▶ What you need to do
Nothing should appear in the answer except the lines from the one containing "3'd2, 3'd5: v = 8'b00000110;" through the end of the listing, repeated exactly.

▶ Record extracts
--------

==> src/hdl/lmss_pkg.sv <==
// ----------------------------------------------------------------------------
// lmss_pkg
// Shared types, constants and pattern tables for the scrolling LED matrix
// scanner.
// ----------------------------------------------------------------------------
package lmss_pkg;

   localparam int GLYPH_SLOTS = 64;
   localparam int MATRIX_SIZE = 8;

   localparam int COL_W      = $clog2(MATRIX_SIZE);
   localparam int ROW_W      = MATRIX_SIZE;
   localparam int SHIFT_W    = $clog2(ROW_W + 1);
   localparam int RAM_DEPTH  = GLYPH_SLOTS * MATRIX_SIZE;
   localparam int RAM_ADDR_W = $clog2(RAM_DEPTH);
   localparam int TEXT_LAST  = 2 * MATRIX_SIZE;
   localparam int ROT_LAST   = MATRIX_SIZE - 1;
   localparam int STEP_W     = $clog2(TEXT_LAST + 1);

   localparam int SLOT_W     = 6;
   // text slot plus one, compared against a slot count of up to 256
   localparam int SLOT_CMP_W = 9;
   localparam int COUNT_W    = 6;
   localparam int PERIOD_W   = 16;
   localparam int MODE_W     = 2;
   localparam int CSR_IDX_W  = 2;
   localparam int CSR_DATA_W = 16;

   localparam logic [COUNT_W-1:0]  RESET_CHAR_COUNT = 6'd5;
   localparam logic [PERIOD_W-1:0] RESET_PERIOD     = 16'd500;

   localparam logic [CSR_IDX_W-1:0] CSR_DISPLAY_MODE  = 2'd0;
   localparam logic [CSR_IDX_W-1:0] CSR_CHAR_COUNT    = 2'd1;
   localparam logic [CSR_IDX_W-1:0] CSR_SCROLL_PERIOD = 2'd2;

   localparam logic FUNC_TICK  = 1'b0;
   localparam logic FUNC_WRITE = 1'b1;

   typedef enum logic [MODE_W-1:0] {
      MODE_TEXT  = 2'd0,
      MODE_UP    = 2'd1,
      MODE_DOWN  = 2'd2,
      MODE_SMILE = 2'd3
   } mode_type;

   typedef enum logic [2:0] {
      ST_CLEAR,
      ST_IDLE,
      ST_TEXT,
      ST_ROT,
      ST_DONE
   } state_type;

   typedef enum logic [1:0] {
      JOB_NONE,
      JOB_TEXT,
      JOB_ROT
   } job_type;

   typedef struct packed {
      logic                  ready;
      logic                  clear_en;
      logic [RAM_ADDR_W-1:0] clear_addr;
      logic                  text_en;
      logic                  rot_en;
      logic                  last;
      logic                  finish;
      logic [STEP_W-1:0]     step;
   } seq_ctl_type;

   function automatic logic [ROW_W-1:0] up_arrow(input logic [COL_W-1:0] idx);
      logic [ROW_W-1:0] v;
      case (idx)
         3'd0, 3'd7: v = 8'b00011000;
         3'd1, 3'd6: v = 8'b00110000;
         3'd2, 3'd5: v = 8'b01100000;
         3'd3, 3'd4: v = 8'b11100000;
         default:    v = 8'b00000000;
      endcase
      return v;
   endfunction

   function automatic logic [ROW_W-1:0] down_arrow(input logic [COL_W-1:0] idx);
      logic [ROW_W-1:0] v;
      case (idx)
         3'd0, 3'd7: v = 8'b00011000;
         3'd1, 3'd6: v = 8'b00001100;
         3'd2, 3'd5: v = 8'b00000110;
         3'd3, 3'd4: v = 8'b00000011;
         default:    v = 8'b00000000;
      endcase
      return v;
   endfunction

   function automatic logic [ROW_W-1:0] smile_face(input logic [COL_W-1:0] idx);
      logic [ROW_W-1:0] v;
      case (idx)
         3'd1, 3'd6: v = 8'b00100000;
         3'd2, 3'd5: v = 8'b01000100;
         3'd3, 3'd4: v = 8'b00100010;
         default:    v = 8'b00000000;
      endcase
      return v;
   endfunction

endpackage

--------

▶ Reply
         3'd2, 3'd5: v = 8'b00000110;
         3'd3, 3'd4: v = 8'b00000011;
         default:    v = 8'b00000000;
      endcase
      return v;
   endfunction

   function automatic logic [ROW_W-1:0] smile_face(input logic [COL_W-1:0] idx);
      logic [ROW_W-1:0] v;
      case (idx)
         3'd1, 3'd6: v = 8'b00100000;
         3'd2, 3'd5: v = 8'b01000100;
         3'd3, 3'd4: v = 8'b00100010;
         default:    v = 8'b00000000;
      endcase
      return v;
   endfunction

endpackage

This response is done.